Last week, ServiceMaster by Rice began this Pre-Loss Planning series with the basic foundation of what positions and responsibilities were needed to create a successful plan. This week we will go through the important documentation, policy reviews and other more detailed aspects of a pre-loss plan.
Review the Insurance Policy for your Business
The time to recognize problems is prior to an insurance claim. To avoid the surprises commonly encountered in the aftermath of a catastrophic event, review your policy carefully. Pay particular attention to clauses, exclusions, values and limits, business interruption, depreciation and other similar issues. It is strongly recommended that this step be performed in conjunction with your agent or broker.
In the aftermath of a catastrophic event, whether it is an isolated fire, a regional flood or hurricane damage, there is a strong likelihood that one or more government authorities will be involved in the emergency response. Your plan needs to incorporate how those government authorities may impact the recovery of your business.
Should a fire occur, you need to be on the same page as the local fire department. They will want to know that you have an evacuation plan and that all staff members are familiar with the escape routes and the rally point. Your facility should display the proper placards to notify emergency responders of the potential risks and hazards awaiting inside. Proactive discussions with representative of the fire department can help you as you assemble your plan as well as provide an avenue of communication to those authorities that will improve cooperation while helping them understand your priorities.
In the event of an area-wide disaster, it’s very likely that law enforcement will be utilized to bring order and security to the affected region. Municipalities, counties, states and regions each may have a part in the recovery process. Since this varies so drastically from region to region, it is incumbent upon the committee chairperson or their delegate to investigate the policy in their respective district. Gaining access to your facility can be delayed drastically without the proper identification or credentials. By taking these steps in advance, your professional and personal relationship with these agencies may expedite your recovery process.

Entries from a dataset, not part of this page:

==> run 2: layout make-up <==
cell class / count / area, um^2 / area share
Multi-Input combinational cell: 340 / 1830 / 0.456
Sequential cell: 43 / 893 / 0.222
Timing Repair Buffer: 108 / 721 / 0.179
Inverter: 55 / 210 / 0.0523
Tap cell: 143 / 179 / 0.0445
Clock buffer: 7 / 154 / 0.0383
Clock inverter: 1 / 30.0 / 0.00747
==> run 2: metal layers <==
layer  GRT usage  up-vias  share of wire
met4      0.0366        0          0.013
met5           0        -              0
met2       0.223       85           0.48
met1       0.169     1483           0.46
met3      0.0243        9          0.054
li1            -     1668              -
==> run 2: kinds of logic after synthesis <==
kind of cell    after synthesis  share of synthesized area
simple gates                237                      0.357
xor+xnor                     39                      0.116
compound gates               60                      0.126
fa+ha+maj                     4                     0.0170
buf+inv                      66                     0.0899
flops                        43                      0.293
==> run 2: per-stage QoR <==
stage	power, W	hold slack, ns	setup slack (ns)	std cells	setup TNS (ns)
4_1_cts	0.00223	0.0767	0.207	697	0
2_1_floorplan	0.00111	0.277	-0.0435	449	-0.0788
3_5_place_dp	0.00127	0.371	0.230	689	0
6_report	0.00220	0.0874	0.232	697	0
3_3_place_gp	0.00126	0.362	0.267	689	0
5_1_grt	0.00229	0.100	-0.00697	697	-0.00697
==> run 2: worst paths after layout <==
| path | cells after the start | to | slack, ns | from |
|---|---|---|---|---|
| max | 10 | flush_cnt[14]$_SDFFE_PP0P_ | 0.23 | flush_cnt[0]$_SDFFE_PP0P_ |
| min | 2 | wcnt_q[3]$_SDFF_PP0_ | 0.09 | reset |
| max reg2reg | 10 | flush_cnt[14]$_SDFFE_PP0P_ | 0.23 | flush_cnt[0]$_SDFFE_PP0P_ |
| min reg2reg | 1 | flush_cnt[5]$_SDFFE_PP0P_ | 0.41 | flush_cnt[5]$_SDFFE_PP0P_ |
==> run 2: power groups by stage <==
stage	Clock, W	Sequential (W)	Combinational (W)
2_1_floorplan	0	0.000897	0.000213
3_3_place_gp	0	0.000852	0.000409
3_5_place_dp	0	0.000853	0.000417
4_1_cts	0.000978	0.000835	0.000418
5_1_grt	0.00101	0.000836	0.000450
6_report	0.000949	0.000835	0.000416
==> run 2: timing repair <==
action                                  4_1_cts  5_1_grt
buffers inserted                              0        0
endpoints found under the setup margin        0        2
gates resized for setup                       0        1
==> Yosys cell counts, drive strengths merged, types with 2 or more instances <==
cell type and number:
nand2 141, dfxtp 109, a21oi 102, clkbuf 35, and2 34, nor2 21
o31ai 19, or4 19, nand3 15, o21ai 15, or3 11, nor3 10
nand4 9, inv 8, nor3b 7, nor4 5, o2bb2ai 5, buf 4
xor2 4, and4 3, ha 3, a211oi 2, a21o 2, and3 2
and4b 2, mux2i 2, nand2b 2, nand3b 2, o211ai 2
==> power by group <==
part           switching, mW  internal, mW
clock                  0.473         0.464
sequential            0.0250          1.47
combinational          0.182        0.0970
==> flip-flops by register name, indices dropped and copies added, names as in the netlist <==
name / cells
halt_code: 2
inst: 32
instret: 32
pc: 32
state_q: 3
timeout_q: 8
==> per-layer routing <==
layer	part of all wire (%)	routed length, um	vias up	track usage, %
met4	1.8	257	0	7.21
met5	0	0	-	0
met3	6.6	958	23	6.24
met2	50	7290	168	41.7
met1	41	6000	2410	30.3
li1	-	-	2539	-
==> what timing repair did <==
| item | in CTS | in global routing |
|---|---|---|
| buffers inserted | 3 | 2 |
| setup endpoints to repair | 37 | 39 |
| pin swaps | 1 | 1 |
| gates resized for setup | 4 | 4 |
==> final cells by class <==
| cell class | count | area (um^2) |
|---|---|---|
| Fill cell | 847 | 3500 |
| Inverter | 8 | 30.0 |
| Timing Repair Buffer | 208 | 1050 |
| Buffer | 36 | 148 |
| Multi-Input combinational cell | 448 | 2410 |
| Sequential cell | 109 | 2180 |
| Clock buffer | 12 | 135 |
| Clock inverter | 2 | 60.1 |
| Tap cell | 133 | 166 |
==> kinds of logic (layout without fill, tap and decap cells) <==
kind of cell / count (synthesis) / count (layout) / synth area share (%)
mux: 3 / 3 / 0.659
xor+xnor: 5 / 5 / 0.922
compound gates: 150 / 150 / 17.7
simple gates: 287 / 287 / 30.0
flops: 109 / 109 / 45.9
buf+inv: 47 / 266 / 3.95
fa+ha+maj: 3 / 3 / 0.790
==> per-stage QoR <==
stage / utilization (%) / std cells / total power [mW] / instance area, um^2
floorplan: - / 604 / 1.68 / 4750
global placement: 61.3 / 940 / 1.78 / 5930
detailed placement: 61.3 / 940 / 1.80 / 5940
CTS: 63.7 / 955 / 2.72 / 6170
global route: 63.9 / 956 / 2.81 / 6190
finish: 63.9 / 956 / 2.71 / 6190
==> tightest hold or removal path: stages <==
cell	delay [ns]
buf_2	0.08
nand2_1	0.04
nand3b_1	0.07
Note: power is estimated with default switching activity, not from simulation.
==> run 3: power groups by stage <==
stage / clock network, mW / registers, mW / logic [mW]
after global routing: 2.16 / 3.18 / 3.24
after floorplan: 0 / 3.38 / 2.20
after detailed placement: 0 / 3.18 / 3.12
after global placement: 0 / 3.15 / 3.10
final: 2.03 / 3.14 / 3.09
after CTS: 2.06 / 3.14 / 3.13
<file path="src/rtl/text_ram_writer.sv">
// Write-side controller for the text-mode character RAM: byte stream in, cursor + RAM writes out.
// Optional TEXT_LINE_CLEAR_EN: every row advance blanks the new row before accepting more input.
module text_ram_writer #(
    parameter int         COLS       = 80,
    parameter int         ROWS       = 60,
    parameter int         COL_W      = 7,
    parameter int         ROW_W      = 6,
    parameter logic [7:0] CLEAR_CHAR = 8'h20
) (
    input  logic                   clk,
    input  logic                   rst_n,
    input  logic                   s_valid,
    output logic                   s_ready,
    input  logic [7:0]             s_data,
    input  logic                   clear_req,
    output logic                   busy,
    output logic [ROW_W+COL_W-1:0] ram_waddr,
    output logic [7:0]             ram_wdata,
    output logic                   ram_we,
    output logic [COL_W-1:0]       cursor_col,
    output logic [ROW_W-1:0]       cursor_row
);

    typedef enum logic [1:0] {IDLE, CLEAR, LINECLR} state_t;

    localparam logic [COL_W-1:0] LAST_COL = COL_W'(COLS - 1);
    localparam logic [ROW_W-1:0] LAST_ROW = ROW_W'(ROWS - 1);

    state_t           state;
    logic [COL_W-1:0] clr_col;
    logic [ROW_W-1:0] clr_row;
    logic [ROW_W-1:0] row_inc;
    logic             printable;
`ifdef TEXT_LINE_CLEAR_EN
    logic             clr_pend;
`endif

    assign s_ready   = (state == IDLE) && !clear_req;
    assign busy      = (state != IDLE);
    assign row_inc   = (cursor_row == LAST_ROW) ? '0 : cursor_row + 1'b1;
    assign printable = (s_data >= 8'h20) && (s_data <= 8'h7E);

    always_ff @(posedge clk or negedge rst_n) begin
        if (!rst_n) begin
            state      <= CLEAR;
            clr_col    <= '0;
            clr_row    <= '0;
            ram_we     <= 1'b0;
            ram_waddr  <= '0;
            ram_wdata  <= '0;
            cursor_col <= '0;
            cursor_row <= '0;
`ifdef TEXT_LINE_CLEAR_EN
            clr_pend   <= 1'b0;
`endif
        end else begin
            ram_we <= 1'b0;
            case (state)
                IDLE: begin
                    if (clear_req) begin
                        state   <= CLEAR;
                        clr_col <= '0;
                        clr_row <= '0;
                    end else if (s_valid) begin
                        if (printable) begin
                            ram_we    <= 1'b1;
                            ram_waddr <= {cursor_row, cursor_col};
                            ram_wdata <= s_data;
                            if (cursor_col == LAST_COL) begin
                                cursor_col <= '0;
                                cursor_row <= row_inc;
`ifdef TEXT_LINE_CLEAR_EN
                                state   <= LINECLR;
                                clr_col <= '0;
`endif
                            end else begin
                                cursor_col <= cursor_col + 1'b1;
                            end
                        end else begin
                            case (s_data)
                                8'h0D: cursor_col <= '0;
                                8'h0A: begin
                                    cursor_row <= row_inc;
`ifdef TEXT_LINE_CLEAR_EN
                                    state   <= LINECLR;
                                    clr_col <= '0;
`endif
                                end
                                8'h08: if (cursor_col != '0) cursor_col <= cursor_col - 1'b1;
                                8'h0C: begin
                                    state   <= CLEAR;
                                    clr_col <= '0;
                                    clr_row <= '0;
                                end
                                default: ;
                            endcase
                        end
                    end
                end
                CLEAR: begin
                    ram_we    <= 1'b1;
                    ram_waddr <= {clr_row, clr_col};
                    ram_wdata <= CLEAR_CHAR;
                    if (clr_col == LAST_COL) begin
                        clr_col <= '0;
                        if (clr_row == LAST_ROW) begin
                            clr_row    <= '0;
                            state      <= IDLE;
                            cursor_col <= '0;
                            cursor_row <= '0;
                        end else begin
                            clr_row <= clr_row + 1'b1;
                        end
                    end else begin
                        clr_col <= clr_col + 1'b1;
                    end
                end
`ifdef TEXT_LINE_CLEAR_EN
                LINECLR: begin
                    // cursor_row already points at the new row; no input is taken here
                    ram_we    <= 1'b1;
                    ram_waddr <= {cursor_row, clr_col};
                    ram_wdata <= CLEAR_CHAR;
                    if (clear_req) clr_pend <= 1'b1;
                    if (clr_col == LAST_COL) begin
                        clr_col  <= '0;
                        clr_row  <= '0;
                        clr_pend <= 1'b0;
                        state    <= (clr_pend || clear_req) ? CLEAR : IDLE;
                    end else begin
                        clr_col <= clr_col + 1'b1;
                    end
                end
`endif
                default: state <= IDLE;
            endcase
        end
    end

endmodule
</file>
<file path="config.mk">
export PLATFORM = sky130hd
export DESIGN_NAME = text_ram_writer
export DESIGN_NICKNAME = d
export VERILOG_FILES = /design/src/rtl/text_ram_writer.sv
export SDC_FILE = /design/constraint.sdc
export NUM_CORES = 1
export LEC_CHECK = 0
export CAP_MARGIN = 20
export CORE_MARGIN = 2
export CORE_UTILIZATION = 40
export DETAILED_ROUTE_END_ITERATION = 10
export SKIP_LAST_GASP = 1
export SYNTH_ARGS = -nofsm -noshare
export SYNTH_HDL_FRONTEND = slang
export SYNTH_SLANG_ARGS = --single-unit
export TNS_END_PERCENT = 20
</file>
<file path="constraint.sdc">
create_clock -name clk -period 7 [get_ports clk]
set_clock_uncertainty 0.15 [all_clocks]
set_input_delay 1.75 -clock clk [delete_from_list [all_inputs] [get_ports clk]]
set_output_delay 1.75 -clock clk [all_outputs]
set_load 0.01 [all_outputs]
</file>
==> Yosys cells after proc, flatten, opt, wreduce, memory -nomap -nowiden <==
Cells that the tools add are included.
{ "totals": {"output_inout_bits": 37, "ff_bits": 50} }
{ "op_classes": {"order_cmp": 2, "add_sub_neg": 5, "mux": 50, "reduce_logical": 13, "n_eq_ne": 21} }
{ "ops": {"columns": ["operator", "count"], "rows": [
  ["two-way mux 6 bit", 14],
  ["two-way mux 7 bit", 12],
  ["one-hot mux 7 bit (2 select lines)", 3],
  ["two-way mux 13 bit", 3],
  ["== test 8 x 4 -> 1 bit, second input constant", 4],
  ["one-hot mux 13 bit (2 select lines)", 1],
  ["two-way mux 8 bit", 3],
  ["one-hot mux 6 bit (2 select lines)", 2],
  ["one-hot mux 8 bit (2 select lines)", 1],
  ["adder 7 x 1 -> 7 bit, second input constant", 2],
  ["== test 7 bit, second input constant", 2],
  ["AND reduction 7 bit", 2],
  ["adder 6 x 1 -> 6 bit, second input constant", 2],
  ["== test 6 bit, second input constant", 2],
  ["two-way mux 2 bit", 6],
  ["inequality test 2 bit, second input constant", 5],
  ["AND reduction 5 bit", 2],
  ["inequality test 3 x 2 -> 1 bit, second input constant", 3],
  ["greater-or-equal comparator 8 x 6 -> 1 bit, second input constant", 1],
  ["less-or-equal comparator 8 x 7 -> 1 bit, second input constant", 1],
  ["AND reduction 4 bit", 2],
  ["nonzero test 7 bit", 1],
  ["subtractor 7 x 1 -> 7 bit, second input constant", 1],
  ["inequality test 3 bit, second input constant", 2],
  ["other kinds (10)", 14]
]} }

==> Logic depth before layout (Yosys ltp) <==
{ "logic_depth": {"ltp_word": 7, "ltp_mapped": 8, "depth_no_buf": 7} }

==> Least setup slack after synthesis <==
No wires, ideal clock.
{ "synth_timing": {"path_kind": "in2out", "from": "input port clear_req", "to": "output port s_ready", "path_stages": 2, "arrival_time_ns": 2.075, "t_required_ns": 5.100, "path_slack_ns": 3.025, "cell_sequence": "or2_4 > inv_1"} }
{ "synth_between": {"elab_chain_len": 2} }
{ "synth_rtl": {"columns": ["element", "line_no", "text"], "rows": [
  ["start: declaration", "15", "input logic clear_req,"],
  ["zero test 1 bit", "38", "assign s_ready = (state == IDLE) && !clear_req;"],
  ["logical AND 1 bit", "38", null],
  ["end: declaration", "13", "output logic s_ready,"]
]} }
No other way between the ends.

==> Final worst setup path <==
Ends and elaborated chain as after synthesis.
`src/rtl/pc_ctrl_ras.sv`:
```
// Program-counter sequencer for the stack CPU with an internal return-address
// stack. One control op per en strobe; branch targets come from the data-stack
// top. RAS over/underflow and out-of-range targets end in a sticky fault.
module pc_ctrl_ras #(
  parameter  int INST_CAP  = 20,
  parameter  int DATA_LEN  = 8,
  parameter  int RAS_DEPTH = 4,
  parameter  int WRAP      = 0,
  localparam int PC_W      = $clog2(INST_CAP),
  localparam int LVL_W     = $clog2(RAS_DEPTH) + 1
) (
  input  logic                clk,
  input  logic                rstn,
  input  logic                en,
  input  logic [3:0]          op,
  input  logic [DATA_LEN-1:0] target,
  input  logic                z_flag,
  input  logic                s_flag,
  output logic [PC_W-1:0]     pc,
  output logic                tgt_pop,
  output logic                done,
  output logic                busy,
  output logic                halted,
  output logic                fault,
  output logic [1:0]          fault_code,
  output logic [LVL_W-1:0]    ras_level
);

  // Wide enough that pc + sign-extended offset never overflows.
  localparam int XW = PC_W + DATA_LEN + 1;

  localparam logic [3:0] OP_JMP  = 4'h8;
  localparam logic [3:0] OP_JZ   = 4'h9;
  localparam logic [3:0] OP_JS   = 4'hA;
  localparam logic [3:0] OP_JNZ  = 4'hB;
  localparam logic [3:0] OP_CALL = 4'hC;
  localparam logic [3:0] OP_RET  = 4'hD;
  localparam logic [3:0] OP_JREL = 4'hE;
  localparam logic [3:0] OP_HALT = 4'hF;

  typedef enum logic [2:0] {S_IDLE, S_EXEC, S_EVAL, S_HALT, S_FAULT} state_t;

  state_t              state, state_nx;
  logic [3:0]          op_q, op_nx;
  logic [PC_W-1:0]     ras [RAS_DEPTH];
  logic [PC_W-1:0]     nxt, pc_nx, eval_pc;
  logic [XW-1:0]       tgt_u;
  logic signed [XW-1:0] rel;
  logic                taken, range_bad, push;
  logic [1:0]          flt, code_nx;
  logic [LVL_W-2:0]    push_idx, pop_idx;
  logic                done_nx, pop_nx, halted_nx, fault_nx;
  logic [LVL_W-1:0]    lvl_nx;

  assign nxt      = (pc == PC_W'(INST_CAP - 1)) ? ((WRAP != 0) ? '0 : pc) : pc + PC_W'(1);
  assign tgt_u    = XW'(target);
  assign rel      = $signed(XW'(pc)) + $signed({{(XW-DATA_LEN){target[DATA_LEN-1]}}, target});
  assign push_idx = ras_level[LVL_W-2:0];
  assign pop_idx  = push_idx - (LVL_W-1)'(1);

  // Branch resolution and fault classification for the op held in EVAL.
  always_comb begin
    taken     = 1'b1;
    range_bad = (tgt_u >= XW'(INST_CAP));
    eval_pc   = target[PC_W-1:0];
    flt       = 2'b00;
    case (op_q)
      OP_JZ:   taken = z_flag;
      OP_JS:   taken = s_flag;
      OP_JNZ:  taken = !z_flag;
      OP_JREL: begin
        range_bad = rel[XW-1] || ($unsigned(rel) >= XW'(INST_CAP));
        eval_pc   = rel[PC_W-1:0];
      end
      OP_RET: begin
        range_bad = 1'b0;
        eval_pc   = ras[pop_idx];
      end
      default: ;
    endcase
    if (!taken) eval_pc = nxt;
    // Overflow outranks the range check on a CALL.
    if (op_q == OP_CALL && ras_level == LVL_W'(RAS_DEPTH)) flt = 2'b01;
    else if (op_q == OP_RET && ras_level == '0)             flt = 2'b10;
    else if (taken && range_bad)                            flt = 2'b11;
  end

  // State register.
  always_ff @(posedge clk or negedge rstn) begin
    if (!rstn) state <= S_IDLE;
    else       state <= state_nx;
  end

  // Next-state logic; HALT and FAULT are only left through reset.
  always_comb begin
    state_nx = state;
    case (state)
      S_IDLE: if (en) begin
        if (op < OP_JMP)        state_nx = S_EXEC;
        else if (op == OP_HALT) state_nx = S_HALT;
        else                    state_nx = S_EVAL;
      end
      S_EXEC:  state_nx = S_IDLE;
      S_EVAL:  state_nx = (flt != 2'b00) ? S_FAULT : S_IDLE;
      default: state_nx = state;
    endcase
  end

  // Output/datapath next values; a fault leaves pc, RAS and done untouched.
  always_comb begin
    pc_nx     = pc;
    done_nx   = 1'b0;
    pop_nx    = 1'b0;
    halted_nx = halted;
    fault_nx  = fault;
    code_nx   = fault_code;
    lvl_nx    = ras_level;
    op_nx     = op_q;
    push      = 1'b0;
    case (state)
      S_IDLE: if (en) begin
        op_nx  = op;
        pop_nx = (op >= OP_JMP) && (op != OP_RET) && (op != OP_HALT);
        if (op == OP_HALT) begin
          done_nx   = 1'b1;
          halted_nx = 1'b1;
        end
      end
      S_EXEC: begin
        pc_nx   = nxt;
        done_nx = 1'b1;
      end
      S_EVAL: begin
        if (flt != 2'b00) begin
          fault_nx  = 1'b1;
          halted_nx = 1'b1;
          code_nx   = flt;
        end else begin
          pc_nx   = eval_pc;
          done_nx = 1'b1;
          if (op_q == OP_CALL) begin
            push   = 1'b1;
            lvl_nx = ras_level + LVL_W'(1);
          end else if (op_q == OP_RET) begin
            lvl_nx = ras_level - LVL_W'(1);
          end
        end
      end
      default: ;
    endcase
  end

  // Registered outputs.
  always_ff @(posedge clk or negedge rstn) begin
    if (!rstn) begin
      pc         <= '0;
      done       <= 1'b0;
      tgt_pop    <= 1'b0;
      busy       <= 1'b0;
      halted     <= 1'b0;
      fault      <= 1'b0;
      fault_code <= 2'b00;
      ras_level  <= '0;
      op_q       <= '0;
    end else begin
      pc         <= pc_nx;
      done       <= done_nx;
      tgt_pop    <= pop_nx;
      busy       <= (state_nx != S_IDLE);
      halted     <= halted_nx;
      fault      <= fault_nx;
      fault_code <= code_nx;
      ras_level  <= lvl_nx;
      op_q       <= op_nx;
    end
  end

  // RAS storage; emptiness is tracked by ras_level alone.
  always_ff @(posedge clk) begin
    if (push) ras[push_idx] <= nxt;
  end

endmodule

```
==> config.mk <==
export PLATFORM = sky130hd
export DESIGN_NAME = sbox_sched_flat
export DESIGN_NICKNAME = d
export VERILOG_FILES = /design/src/rtl/sbox_sched_if.sv /design/src/rtl/sbox_sched.sv /design/src/flat_wrapper.sv
export SDC_FILE = /design/constraint.sdc
export NUM_CORES = 1
export LEC_CHECK = 0
export CAP_MARGIN = 20
export CORE_MARGIN = 2
export CORE_UTILIZATION = 56
export DETAILED_ROUTE_END_ITERATION = 10
export DONT_BUFFER_PORTS = 1
export HOLD_SLACK_MARGIN = 0.02
export PLACE_DENSITY = 0.82
export REMOVE_ABC_BUFFERS = 1
export SLEW_MARGIN = 40
export SYNTH_ARGS = -nofsm -noshare
export SYNTH_HDL_FRONTEND = slang
export SYNTH_SLANG_ARGS = --single-unit
==> constraint.sdc <==
create_clock -name clk -period 11.7 [get_ports clk]
set_input_delay 2.34 -clock clk [delete_from_list [all_inputs] [get_ports clk]]
set_output_delay 2.34 -clock clk [all_outputs]
set_load 0.02 [all_outputs]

If you are dealing with a city or municipality it would be useful to know whether it is the Mayor’s office, the police department, the fire marshal or other emergency agency that is the primary contact. If damage is widespread enough to default to county agencies, will it be the sheriff’s department or other civil defense organizations? As the area expands to the state level, the Department of Public Service, the governor and even the National Guard may play a part.
In severely affected regions it is probable that federal government agencies will be in control, such as the Federal Emergency Management Agency. When losses involve suspected foul play such as arson or explosives, the Federal Bureau of Investigation and its special arm, the Bureau of Alcohol, Tobacco and Firearms, will be the controlling authority.

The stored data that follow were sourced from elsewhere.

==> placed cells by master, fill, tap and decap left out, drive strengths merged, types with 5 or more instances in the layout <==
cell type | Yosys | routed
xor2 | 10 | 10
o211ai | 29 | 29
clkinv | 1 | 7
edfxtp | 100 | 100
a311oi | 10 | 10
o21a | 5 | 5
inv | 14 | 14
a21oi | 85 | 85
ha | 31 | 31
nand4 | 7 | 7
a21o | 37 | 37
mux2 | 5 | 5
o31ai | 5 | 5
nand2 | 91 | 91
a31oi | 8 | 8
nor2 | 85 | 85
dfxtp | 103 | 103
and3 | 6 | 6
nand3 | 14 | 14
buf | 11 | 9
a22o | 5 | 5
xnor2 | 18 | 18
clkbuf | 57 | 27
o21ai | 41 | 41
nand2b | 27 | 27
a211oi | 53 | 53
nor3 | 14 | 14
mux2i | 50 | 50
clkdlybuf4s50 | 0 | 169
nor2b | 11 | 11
File: src/rtl/kgp_alu_pkg.sv
// Shared encodings for the KGP-RISC ALU issue path: ALU control codes, opcodes/functs,
// issue FSM states and flag bit positions.
package kgp_alu_pkg;

  localparam logic [3:0] ALU_ADD  = 4'b0000;
  localparam logic [3:0] ALU_COMP = 4'b0001;
  localparam logic [3:0] ALU_AND  = 4'b0010;
  localparam logic [3:0] ALU_XOR  = 4'b0011;
  localparam logic [3:0] ALU_SLL  = 4'b0100;
  localparam logic [3:0] ALU_SRL  = 4'b0101;
  localparam logic [3:0] ALU_SRA  = 4'b0110;
  localparam logic [3:0] ALU_ZERO = 4'b0111;
  localparam logic [3:0] ALU_SLLV = 4'b1100;
  localparam logic [3:0] ALU_SRLV = 4'b1101;
  localparam logic [3:0] ALU_SRAV = 4'b1110;

  localparam logic [5:0] OP_RTYPE = 6'b000000;
  localparam logic [5:0] OP_ADDI  = 6'b000001;
  localparam logic [5:0] OP_COMPI = 6'b000010;

  localparam logic [4:0] FN_ADD   = 5'b00000;
  localparam logic [4:0] FN_COMP  = 5'b00001;
  localparam logic [4:0] FN_AND   = 5'b00010;
  localparam logic [4:0] FN_XOR   = 5'b00011;
  localparam logic [4:0] FN_SHLL  = 5'b00100;
  localparam logic [4:0] FN_SHRL  = 5'b00101;
  localparam logic [4:0] FN_SHRA  = 5'b00110;
  localparam logic [4:0] FN_SHLLV = 5'b01100;
  localparam logic [4:0] FN_SHRLV = 5'b01101;
  localparam logic [4:0] FN_SHRAV = 5'b01110;

  typedef enum logic [1:0] {
    ST_IDLE = 2'd0,
    ST_READ = 2'd1,
    ST_EXEC = 2'd2,
    ST_WB   = 2'd3
  } issue_state_t;

  localparam int FLAG_C = 2;
  localparam int FLAG_Z = 1;
  localparam int FLAG_S = 0;

endpackage

File: src/rtl/alu_issue_ctrl_if.sv
// Instruction handshake, register-file and ALU signals of the issue controller;
// master = controller side, slave = fetch/register-file/ALU side.
interface alu_issue_ctrl_if #(
  parameter int DATA_W = 32,
  parameter int REG_AW = 5,
  parameter int CTRL_W = 4
);
  logic              instr_valid;
  logic [DATA_W-1:0] instr;
  logic              instr_ready;
  logic [REG_AW-1:0] rf_raddr1;
  logic [REG_AW-1:0] rf_raddr2;
  logic [DATA_W-1:0] rf_rdata1;
  logic [DATA_W-1:0] rf_rdata2;
  logic [DATA_W-1:0] alu_in1;
  logic [DATA_W-1:0] alu_in2;
  logic [4:0]        alu_shamt;
  logic [CTRL_W-1:0] alu_ctrl;
  logic [DATA_W-1:0] alu_out;
  logic              alu_carry;
  logic              rf_we;
  logic [REG_AW-1:0] rf_waddr;
  logic [DATA_W-1:0] rf_wdata;
  logic [2:0]        flags;
  logic              done;
  logic              illegal;

  modport master (
    input  instr_valid, instr, rf_rdata1, rf_rdata2, alu_out, alu_carry,
    output instr_ready, rf_raddr1, rf_raddr2, alu_in1, alu_in2, alu_shamt, alu_ctrl,
           rf_we, rf_waddr, rf_wdata, flags, done, illegal
  );

  modport slave (
    output instr_valid, instr, rf_rdata1, rf_rdata2, alu_out, alu_carry,
    input  instr_ready, rf_raddr1, rf_raddr2, alu_in1, alu_in2, alu_shamt, alu_ctrl,
           rf_we, rf_waddr, rf_wdata, flags, done, illegal
  );
endinterface
`config.mk`:
```
export PLATFORM = sky130hd
export DESIGN_NAME = micro_sequencer
export DESIGN_NICKNAME = d
export VERILOG_FILES = /design/src/rtl/micro_sequencer.sv
export SDC_FILE = /design/constraint.sdc
export NUM_CORES = 1
export LEC_CHECK = 0
export CORE_UTILIZATION = 40
export CTS_BUF_LIST = sky130_fd_sc_hd__clkbuf_8
export DETAILED_ROUTE_END_ITERATION = 16
export SETUP_SLACK_MARGIN = 0.2
export SLEW_MARGIN = 15
export SYNTH_ARGS = -nofsm -noshare
export SYNTH_HDL_FRONTEND = slang
export SYNTH_SLANG_ARGS = --single-unit
```
`constraint.sdc`:
```
create_clock -name clk -period 11.2 [get_ports clk]
set_input_delay 1.12 -clock clk [delete_from_list [all_inputs] [get_ports clk]]
set_output_delay 1.12 -clock clk [all_outputs]
set_load 0.05 [all_outputs]
```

The lesson to be gleaned from these issues is that when an emergency situation arises or is declared many of the variables involved may be beyond your control. By taking the time to determine who the likely participants will be in that time of crisis can drastically accelerate your access and thus your recovery process.
Capital Asset Inventory
In a perfect world, you already have access to a list describing in detail each piece of equipment and machinery. In the real world it is more plausible that such an inventory will need to be constructed. When assembling the inventory, the item should be identified by type, manufacturer, age, original cost including freight, installation, peripherals and modifications. It is not necessary to utilize a third-party vendor to complete a formal list and appraisal; it can be accomplished using internal resources. Often omitted from these inventories are those items which were purchased as general expenses rather than capitalized or whose book value has been amortized and is no longer on the ledger. These items still have value to organizations and to the claims and therefore must be included in the inventory process. The inventory should be updated periodically (at least annually) and recorded. All inventory records should be duplicated, and the second set should be kept in a fire-resistant storage facility off campus.
Again, in a perfect world, all vital records and documents would be duplicated and stored safely off-site while computer files would be backed-up every day. In the real world, documents are kept on-site and are exposed to potential peril, while computer files may go weeks before being stored properly. Problems can and will result if the information on these records must be recreated without an appraisal, inventory or ledger. As a general rule, records managers are some of the most informed and proactive individuals in terms of preparing a contingency plan. As a group they tend to see the value in taking the necessary steps as well as the potential cause and effect of disaster scenarios. While the process is taking shape, it’s important to define what really is considered vital to your organization’s recovery process. Determining factors include federal mandate, business needs and customer demands. In many cases the duplicate may be satisfactory, but some issues require the original document because it’s not only the information on the record, but the condition of the information itself.